**src/mtmr_defines.vh**
```
// Purpose: register map, field positions and reset values of the modulo timer
// Assumes: AXI4-Lite, 32-bit data, one aligned word per register
// Notes: offsets are byte addresses on the register bus
`ifndef MTMR_DEFINES_VH
`define MTMR_DEFINES_VH

`define MTMR_ADDR_W 8
`define MTMR_OFF_STATUS 8'h00
`define MTMR_OFF_CLKCFG 8'h04
`define MTMR_OFF_COUNT 8'h08
`define MTMR_OFF_LIMIT 8'h0c

// status_control_reg fields
`define MTMR_SC_OVF 7
`define MTMR_SC_IRQEN 6
`define MTMR_SC_CLR 5
`define MTMR_SC_HALT 4

// timer_clock_config fields
`define MTMR_CK_SRC_HI 5
`define MTMR_CK_SRC_LO 4
`define MTMR_CK_PRE_HI 3
`define MTMR_CK_PRE_LO 0

// clock source codes
`define MTMR_SRC_BUS 2'h0
`define MTMR_SRC_FIXED 2'h1
`define MTMR_SRC_FALL 2'h2
`define MTMR_SRC_RISE 2'h3

// prescale code of the largest ratio
`define MTMR_PRE_MAX 4'h8

// reset values
`define MTMR_RST_SRC 2'h0
`define MTMR_RST_PRE 4'h0
`define MTMR_RST_COUNT 8'h00
`define MTMR_RST_LIMIT 8'h00
`define MTMR_RST_HALT 1'b1
`define MTMR_RST_IRQEN 1'b0

// count value at which a free-running counter wraps
`define MTMR_FREE_TOP 8'hff

// AXI responses
`define MTMR_RESP_OKAY 2'h0
`define MTMR_RESP_SLVERR 2'h2

`endif

```
**src/mtmr_top.v**
```verilog
// Purpose: 8-bit modulo timer with source select, prescaler and overflow irq
// Assumes: single 200 MHz clock MCLK, async active-low RSTN, AXI4-Lite slave
// Notes: fixed-rate clock and count pin are sampled on MCLK, never used as
//        clocks; unmapped addresses answer SLVERR
//        prescaler phase is kept across halts and source or ratio changes;
//        the irq pin lags the flag by one cycle
`timescale 1ns/1ps
`include "mtmr_defines.vh"

module mtmr_top (
    input wire MCLK,
    input wire RSTN,
    input wire FIXED_RATE_CLOCK,
    input wire EXTERNAL_COUNT_PIN,
    output reg IRQ,
    input wire [7:0] S_AXI_AWADDR,
    input wire S_AXI_AWVALID,
    output reg S_AXI_AWREADY,
    input wire [31:0] S_AXI_WDATA,
    input wire [3:0] S_AXI_WSTRB,
    input wire S_AXI_WVALID,
    output reg S_AXI_WREADY,
    output reg [1:0] S_AXI_BRESP,
    output reg S_AXI_BVALID,
    input wire S_AXI_BREADY,
    input wire [7:0] S_AXI_ARADDR,
    input wire S_AXI_ARVALID,
    output reg S_AXI_ARREADY,
    output reg [31:0] S_AXI_RDATA,
    output reg [1:0] S_AXI_RRESP,
    output reg S_AXI_RVALID,
    input wire S_AXI_RREADY
);

    // ========================================================
    // helpers
    // ========================================================
    // true when a byte address maps to a register; both bus paths use it,
    // so unmapped reads and writes answer alike
    function is_mapped;
        input [7:0] a;
        begin
            is_mapped = (a == `MTMR_OFF_STATUS) || (a == `MTMR_OFF_CLKCFG) ||
                (a == `MTMR_OFF_COUNT) || (a == `MTMR_OFF_LIMIT);
        end
    endfunction

    // ========================================================
    // registers
    // ========================================================
    // register map, one 32-bit word each, data in bits 7:0:
    //   0x00 status/control: b7 flag, b6 irq enable, b5 clear, b4 halt
    //   0x04 clock config: b5:4 source, b3:0 prescale code
    //   0x08 count, read-only; writes answer okay and change nothing
    //   0x0c wrap limit; any write with the lane 0 strobe restarts the count from zero
    // other addresses read zero and answer slverr
    // software-visible fields
    reg [1:0] clock_source_select_r;
    reg [3:0] prescale_select_r;
    reg [7:0] timer_count_value_r;
    reg [7:0] wrap_limit_value_r;
    reg overflow_flag_r;
    reg overflow_irq_enable_r;
    reg counter_halt_bit_r;
    // internal state
    reg clr_armed_r;
    reg [7:0] presc_r;

    // ========================================================
    // pin synchronisers
    // ========================================================
    // neither sampled input is ever used as a clock: one clock domain
    // costs three cycles of latency per edge and caps the input rate, but
    // keeps every crossing hazard out of the counter logic
    // three stages; the first is read only by the second
    reg [2:0] fix_sync_r;
    reg [2:0] pin_sync_r;
    reg fix_lvl_r;
    reg pin_lvl_r;

    // a change counts once stages two and three agree
    always @(posedge MCLK or negedge RSTN) begin
        if (!RSTN) begin
            fix_sync_r <= 3'h0;
            pin_sync_r <= 3'h0;
            fix_lvl_r <= 1'b0;
            pin_lvl_r <= 1'b0;
        end else begin
            fix_sync_r <= {fix_sync_r[1:0], FIXED_RATE_CLOCK};
            pin_sync_r <= {pin_sync_r[1:0], EXTERNAL_COUNT_PIN};
            if (fix_sync_r[1] == fix_sync_r[2]) begin
                fix_lvl_r <= fix_sync_r[2];
            end
            if (pin_sync_r[1] == pin_sync_r[2]) begin
                pin_lvl_r <= pin_sync_r[2];
            end
        end
    end

    // edges of the filtered levels; pin must stay under a quarter of MCLK
    // each edge is a single-cycle pulse, seen three to four cycles late
    wire fix_rise = (fix_sync_r[1] == fix_sync_r[2]) &&
        fix_sync_r[2] && !fix_lvl_r;
    wire pin_rise = (pin_sync_r[1] == pin_sync_r[2]) &&
        pin_sync_r[2] && !pin_lvl_r;
    wire pin_fall = (pin_sync_r[1] == pin_sync_r[2]) &&
        !pin_sync_r[2] && pin_lvl_r;

    // ========================================================
    // source select and prescaler
    // ========================================================
    reg src_pulse;

    // source mux; switching never touches the count
    // 00 bus: every cycle, 01 fixed-rate rising edge, 10 pin falling edge,
    // 11 pin rising edge
    always @* begin
        case (clock_source_select_r)
            `MTMR_SRC_BUS: src_pulse = 1'b1;
            `MTMR_SRC_FIXED: src_pulse = fix_rise;
            `MTMR_SRC_FALL: src_pulse = pin_fall;
            default: src_pulse = pin_rise;
        endcase
    end

    // divider runs only while counting so a halt freezes the phase too
    // it wraps by itself after 256 source pulses, the largest ratio
    always @(posedge MCLK or negedge RSTN) begin
        if (!RSTN) begin
            presc_r <= 8'h00;
        end else if (src_pulse && !counter_halt_bit_r) begin
            presc_r <= presc_r + 8'h01;
        end
    end

    // tick when all bits below the selected tap are ones: code n gives
    // one tick per 2^n source pulses, codes above eight are clamped
    // the phase survives a ratio or source change, so the first period
    // after a change may be short; exact timing must allow for that
    wire [3:0] pre_eff = (prescale_select_r > `MTMR_PRE_MAX) ?
        `MTMR_PRE_MAX : prescale_select_r;
    wire [8:0] pre_mask = (9'h001 << pre_eff) - 9'h001;
    wire tick = src_pulse && !counter_halt_bit_r &&
        ((presc_r & pre_mask[7:0]) == pre_mask[7:0]);

    // ========================================================
    // AXI4-Lite write path
    // ========================================================
    reg [7:0] aw_addr_r;
    reg aw_held_r;
    reg [31:0] w_data_r;
    reg [3:0] w_strb_r;
    reg w_held_r;

    // a held pair acts once the previous response has been accepted
    wire wr_go = aw_held_r && w_held_r && !S_AXI_BVALID;
    wire wr_lane0 = wr_go && w_strb_r[0];
    wire wr_sc = wr_lane0 && (aw_addr_r == `MTMR_OFF_STATUS);
    wire wr_ck = wr_lane0 && (aw_addr_r == `MTMR_OFF_CLKCFG);
    wire wr_lim = wr_lane0 && (aw_addr_r == `MTMR_OFF_LIMIT);
    wire wr_clr = wr_sc && w_data_r[`MTMR_SC_CLR];

    // with address and data offered together: readies pulse at edge 1,
    // both are taken at edge 2, the register acts and the response rises
    // at edge 3; a second beat waits until the held pair has been used
    // lane 0 strobe gates the effect, the other lanes are ignored
    // address and data taken in either order, response after both
    always @(posedge MCLK or negedge RSTN) begin
        if (!RSTN) begin
            aw_addr_r <= 8'h00;
            aw_held_r <= 1'b0;
            w_data_r <= 32'h0;
            w_strb_r <= 4'h0;
            w_held_r <= 1'b0;
            S_AXI_AWREADY <= 1'b0;
            S_AXI_WREADY <= 1'b0;
            S_AXI_BVALID <= 1'b0;
            S_AXI_BRESP <= `MTMR_RESP_OKAY;
        end else begin
            S_AXI_AWREADY <= 1'b0;
            S_AXI_WREADY <= 1'b0;
            if (!aw_held_r && S_AXI_AWVALID && !S_AXI_AWREADY) begin
                S_AXI_AWREADY <= 1'b1;
            end
            if (S_AXI_AWVALID && S_AXI_AWREADY) begin
                aw_addr_r <= S_AXI_AWADDR;
                aw_held_r <= 1'b1;
            end
            if (!w_held_r && S_AXI_WVALID && !S_AXI_WREADY) begin
                S_AXI_WREADY <= 1'b1;
            end
            if (S_AXI_WVALID && S_AXI_WREADY) begin
                w_data_r <= S_AXI_WDATA;
                w_strb_r <= S_AXI_WSTRB;
                w_held_r <= 1'b1;
            end
            if (wr_go) begin
                aw_held_r <= 1'b0;
                w_held_r <= 1'b0;
                S_AXI_BVALID <= 1'b1;
                S_AXI_BRESP <= is_mapped(aw_addr_r) ?
                    `MTMR_RESP_OKAY : `MTMR_RESP_SLVERR;
            end else if (S_AXI_BVALID && S_AXI_BREADY) begin
                S_AXI_BVALID <= 1'b0;
            end
        end
    end

    // ========================================================
    // AXI4-Lite read path
    // ========================================================
    // address taken at the handshake edge; a status read may arm the clear
    wire rd_take = S_AXI_ARVALID && S_AXI_ARREADY;
    wire rd_sc = rd_take && (S_AXI_ARADDR == `MTMR_OFF_STATUS);
    reg [31:0] rd_mux;

    // clear bit and unused bits read as zero
    always @* begin
        rd_mux = 32'h0;
        if (S_AXI_ARADDR == `MTMR_OFF_STATUS) begin
            rd_mux[`MTMR_SC_OVF] = overflow_flag_r;
            rd_mux[`MTMR_SC_IRQEN] = overflow_irq_enable_r;
            rd_mux[`MTMR_SC_HALT] = counter_halt_bit_r;
        end else if (S_AXI_ARADDR == `MTMR_OFF_CLKCFG) begin
            rd_mux[`MTMR_CK_SRC_HI:`MTMR_CK_SRC_LO] = clock_source_select_r;
            rd_mux[`MTMR_CK_PRE_HI:`MTMR_CK_PRE_LO] = prescale_select_r;
        end else if (S_AXI_ARADDR == `MTMR_OFF_COUNT) begin
            rd_mux[7:0] = timer_count_value_r;
        end else if (S_AXI_ARADDR == `MTMR_OFF_LIMIT) begin
            rd_mux[7:0] = wrap_limit_value_r;
        end
    end

    // ready pulses at edge 1, data and response rise at edge 2; the word
    // is frozen at the taking edge and stands until it is accepted, and a
    // new address is refused while it waits
    // one read at a time; arready pulses one cycle after arvalid
    always @(posedge MCLK or negedge RSTN) begin
        if (!RSTN) begin
            S_AXI_ARREADY <= 1'b0;
            S_AXI_RVALID <= 1'b0;
            S_AXI_RDATA <= 32'h0;
            S_AXI_RRESP <= `MTMR_RESP_OKAY;
        end else begin
            S_AXI_ARREADY <= S_AXI_ARVALID && !S_AXI_ARREADY &&
                !S_AXI_RVALID;
            if (rd_take) begin
                S_AXI_RVALID <= 1'b1;
                S_AXI_RDATA <= rd_mux;
                S_AXI_RRESP <= is_mapped(S_AXI_ARADDR) ?
                    `MTMR_RESP_OKAY : `MTMR_RESP_SLVERR;
            end else if (S_AXI_RVALID && S_AXI_RREADY) begin
                S_AXI_RVALID <= 1'b0;
            end
        end
    end

    // ========================================================
    // control registers
    // ========================================================
    // halt and irq enable come from any lane 0 status write; the clear bit is a
    // strobe and is never stored
    // count register has no write path at all
    always @(posedge MCLK or negedge RSTN) begin
        if (!RSTN) begin
            clock_source_select_r <= `MTMR_RST_SRC;
            prescale_select_r <= `MTMR_RST_PRE;
            wrap_limit_value_r <= `MTMR_RST_LIMIT;
            counter_halt_bit_r <= `MTMR_RST_HALT;
            overflow_irq_enable_r <= `MTMR_RST_IRQEN;
        end else begin
            if (wr_ck) begin
                clock_source_select_r <=
                    w_data_r[`MTMR_CK_SRC_HI:`MTMR_CK_SRC_LO];
                prescale_select_r <=
                    w_data_r[`MTMR_CK_PRE_HI:`MTMR_CK_PRE_LO];
            end
            if (wr_lim) begin
                wrap_limit_value_r <= w_data_r[7:0];
            end
            if (wr_sc) begin
                counter_halt_bit_r <= w_data_r[`MTMR_SC_HALT];
                overflow_irq_enable_r <= w_data_r[`MTMR_SC_IRQEN];
            end
        end
    end

    // ========================================================
    // counter and overflow flag
    // ========================================================
    // wrap point: programmed limit, or top of range when limit is zero;
    // a limit of 0xff and a zero limit therefore wrap at the same count
    wire [7:0] wrap_at = (wrap_limit_value_r == 8'h00) ?
        `MTMR_FREE_TOP : wrap_limit_value_r;
    wire wrap = tick && (timer_count_value_r == wrap_at);
    wire flag_wr0 = wr_sc && !w_data_r[`MTMR_SC_OVF] && clr_armed_r;

    // priorities at one edge, highest first:
    //   count: limit write or clear bit, then wrap, then tick
    //   flag: wrap, then limit write, clear bit or armed zero write
    // a wrap on the edge of a clear keeps the flag so that no overflow is
    // lost, while the count still returns to zero
    // a fresh wrap always beats any clearing source
    always @(posedge MCLK or negedge RSTN) begin
        if (!RSTN) begin
            timer_count_value_r <= `MTMR_RST_COUNT;
            overflow_flag_r <= 1'b0;
            clr_armed_r <= 1'b0;
        end else begin
            if (wr_lim || wr_clr) begin
                timer_count_value_r <= `MTMR_RST_COUNT;
            end else if (wrap) begin
                timer_count_value_r <= 8'h00;
            end else if (tick) begin
                timer_count_value_r <= timer_count_value_r + 8'h01;
            end
            if (wrap) begin
                overflow_flag_r <= 1'b1;
            end else if (wr_lim || wr_clr || flag_wr0) begin
                overflow_flag_r <= 1'b0;
            end
            // a status read with flag set arms the clear; a wrap disarms
            // it, as do any other lane 0 status write and a flag already low
            if (wrap) begin
                clr_armed_r <= 1'b0;
            end else if (rd_sc && overflow_flag_r) begin
                clr_armed_r <= 1'b1;
            end else if (wr_sc || !overflow_flag_r) begin
                clr_armed_r <= 1'b0;
            end
        end
    end

    // ========================================================
    // interrupt output
    // ========================================================
    // registered so the pin is glitch free; the cost is one cycle of lag
    // behind the flag, and enabling with the flag set raises it at once
    always @(posedge MCLK or negedge RSTN) begin
        if (!RSTN) begin
            IRQ <= 1'b0;
        end else begin
            IRQ <= overflow_flag_r && overflow_irq_enable_r;
        end
    end

endmodule

```
**config.mk**
```make
export PLATFORM = sky130hd
export DESIGN_NAME = mtmr_top
export DESIGN_NICKNAME = d
export VERILOG_FILES = /design/src/mtmr_top.v
export VERILOG_INCLUDE_DIRS = /design/src /design/src/src
export SDC_FILE = /design/constraint.sdc
export NUM_CORES = 1
export LEC_CHECK = 0
export ABC_AREA = 1
export BUFFER_PORTS_ARGS = -buffer_cell sky130_fd_sc_hd__buf_2
export CORE_ASPECT_RATIO = 1.25
export CORE_MARGIN = 3
export CORE_UTILIZATION = 52
export CTS_BUF_LIST = sky130_fd_sc_hd__clkbuf_4
export DETAILED_ROUTE_END_ITERATION = 10
export PLACE_DENSITY = 0.81
export SETUP_SLACK_MARGIN = 0.02
export SYNTH_ARGS = -nofsm -noshare
export SYNTH_HDL_FRONTEND = slang
export SYNTH_SLANG_ARGS = --single-unit
```
**constraint.sdc**
```tcl
create_clock -name MCLK -period 5.85 [get_ports MCLK]
set_clock_uncertainty 0.2 [all_clocks]
set_input_delay 0.2925 -clock MCLK [delete_from_list [all_inputs] [get_ports MCLK]]
set_output_delay 0.2925 -clock MCLK [all_outputs]
set_load 0.005 [all_outputs]
```
==> results.py <==
metrics = {
    "clocking": {
        "cts_sinks": 77,
        "ctsHoldBuffers": 27,
        "clk_latency_ps": 440,
        "numCtsBuffers": 9,
        "cts_tree": "done",
        "cts_buffer_depth": 2,
        "cts_setup_buffers": 0,
        "htreeDepth": 3,
        "cts_resized": 0,
        "root_buffer": "clkbuf_4",
        "clkSlewWorstSetupHoldPaths_ps": 120,
    },
    "detailed_routing": {
        "drt-met1-wl_mm": 3.464,
        "post-route-drc-count": 0,
        "drt-initial-drc-count": 219,
        "dr_wl_met3_um": 467,
        "route.met2.wl_mm": 4.335,
        "postRouteAntennaNets": 0,
        "vias": 3324,
        "drt_wl_total_mm": 8.538,
        "highest_layer": "met4",
        "routedWlPerCell_um": 12.98,
        "drt-pass1-iter-count": 4,
        "via_per_inst": 5.052,
    },
    "power": {
        "combPwrFrac": 0.406,
        "p_seq_frac": 0.410,
        "pwr-share-clk": 0.183,
        "p_leak_nw": 2.362,
        "power_density_nw_per_um2": 426.1,
        "switchingPower_w": 0.0008173,
        "p_sw_frac": 0.4132,
        "ir_worst_vdd_uv": 253.8,
        "internal_power_w": 0.001161,
    },
    "global_route": {
        "grt_remaining_overflow": 0,
        "antenna_found_initial": 0,
        "grt_max_degree": 78,
        "grtUsageTotal": 0.2010,
        "grt_pass1_wl_mm": 14.19,
        "grt_pass1_vias": 3240,
    },
    "synth": {
        "synth.distinct_cells": 34,
        "synthFlopType": "dfrtp_1",
        "synth_area_um2": 3978,
        "syn_area_per_cell_um2": 8.269,
        "async_flop_share": 1.000,
        "ys_warn_count": 0,
        "synth_edf_count": 0,
        "seq_area_frac_synth": 0.4847,
        "ys_seq_elements": 77,
        "synthCells": 481,
    },
    "worst_setup_path": {
        "critPathMaxFanout": 10,
        "worstPathRequired_ps": 5990,
        "end_kind": "register",
        "cp.arrival_ps": 2370,
        "startpoint_type": "register",
        "worst-setup-path-type": "reg2reg",
    },
    "layout": {
        "final_core_util": 0.6272,
        "final_common_cell": "nand2_1",
        "n_antenna_cell": 0,
        "fin_area_um2": 4642,
        "final_cell_mix": "111 x nand2_1, 76 x dfrtp_1, 67 x inv_1",
        "layout-drive-gt1-share": 0.1537,
        "syn2layout_area_growth_pct": 16.70,
        "final_cells": 658,
        "nNetsFinal": 628,
    },
    "sta": {
        "hold_viol_final": 0,
        "report.final.slew_viol_count": 0,
        "max_freq_ghz": 0.4483,
        "tns_ps": 0,
        "fin_crit_sh": 0.3813,
        "period_needed_ps": 2231,
        "hold_ws_ps": 114.5,
        "rsz0062_at_grt": "false",
        "slew_headroom": 0.3717,
        "worst-slew-pin-transition_ps": 942.5,
        "finalSetupViolCount": 0,
    },
    "placed_design": {
        "dp_hpwl_mm": 5.810,
        "portBuffers": 49,
        "dp_cells": 615,
        "post_dp_cell_area_um2": 4215,
        "place.gp.congestion": 0.8759,
    },
    "floorplan": {
        "rows": 35,
        "die-area_um2": 8741,
        "core_area_um2": 7401,
        "start_util": 0.5374,
        "die_width_um": 84.23,
        "die_h_um": 103.8,
        "io_pins": 103,
    },
    "run": {
        "cap_violations": 0,
    },
    "worst_hold_path": {
        "hp-class": "in2reg",
    },
    "outcome": {
        "status": "completed",
    },
}
cell families (layout without fill, tap and decap cells):
family / after synthesis / count (layout) / share of synthesized area
XOR/XNOR: 11 / 11 / 0.02422
AND/OR/NAND/NOR: 200 / 200 / 0.2378
buffers and inverters: 102 / 162 / 0.1211
other: 1 / 26 / 0.0009428
adder cells (fa/ha/maj): 6 / 6 / 0.01887
flip-flops: 77 / 77 / 0.4847
AO/OA/AOI/OAI: 84 / 84 / 0.1123
metal layers:
layer / track usage / vias up
met1: 0.2341 / 1536
met3: 0.05251 / 25
met5: 0 / -
met4: 0.1034 / 0
li1: - / 1649
met2: 0.3375 / 114
worst max-delay path, cell delays in order, from the launching register on:
cell,delay (ps)
dfrtp_1,480
nor2_2,160
nand3_1,110
ha_1,290
o22ai_1,70
a21oi_1,170
nand3_2,170
nor2_8,230
nand3_2,130
nand2_1,90
nor2_1,40
Yosys cell counts (5+ instances only):
cell type / instances / area share
buf_4: 26 / 0.049
nor2_1: 27 / 0.025
nand4_1: 7 / 0.011
xor2_1: 10 / 0.022
nand3_1: 28 / 0.035
dfrtp_1: 76 / 0.48
o22ai_1: 7 / 0.011
ha_1: 6 / 0.019
a21oi_1: 12 / 0.015
o21ai_0: 62 / 0.078
inv_1: 67 / 0.063
nand3_2: 5 / 0.013
clkbuf_1: 5 / 0.0047
nand2_1: 111 / 0.10
sequential cells by signal, summed over array words and instances, names as in the netlist, 2 cells and up:
register               cells
clock_source_select_r      2
presc_r                    8
wrap_limit_value_r         8
fix_sync_r                 3
timer_count_value_r        8
S_AXI_RDATA                8
prescale_select_r          4
aw_addr_r                  8
w_data_r                   8
pin_sync_r                 3
area by class of cell:
type	count	area, um^2
Fill cell	632	2759
Sequential cell	77	1928
Multi-Input combinational cell	327	1662
Timing Repair Buffer	76	518.0
Inverter	70	262.8
Tap cell	92	115.1
Clock inverter	7	88.84
Clock buffer	9	67.56
path summary, 6_finish.rpt:
kind	start	slack, ps	endpoint	cells after the start
max in group asynchronous	RSTN	4520	timer_count_value_r[2]$_DFFE_PN0P_	2
max reg2reg	prescale_select_r[1]$_DFFE_PN0P_	3620	timer_count_value_r[0]$_DFFE_PN0P_	10
min reg2reg	fix_sync_r[0]$_DFF_PN0_	160	fix_sync_r[1]$_DFF_PN0_	0
min	S_AXI_ARADDR[3]	110	S_AXI_RDATA[7]$_DFFE_PN0P_	4
min in group asynchronous	RSTN	340	pin_sync_r[1]$_DFF_PN0_	2
max	prescale_select_r[1]$_DFFE_PN0P_	3620	timer_count_value_r[0]$_DFFE_PN0P_	10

________________________

**Description of the task:** Within the entries above, how many lines contain the word "order"? State the number only.

**Response to the task:** 2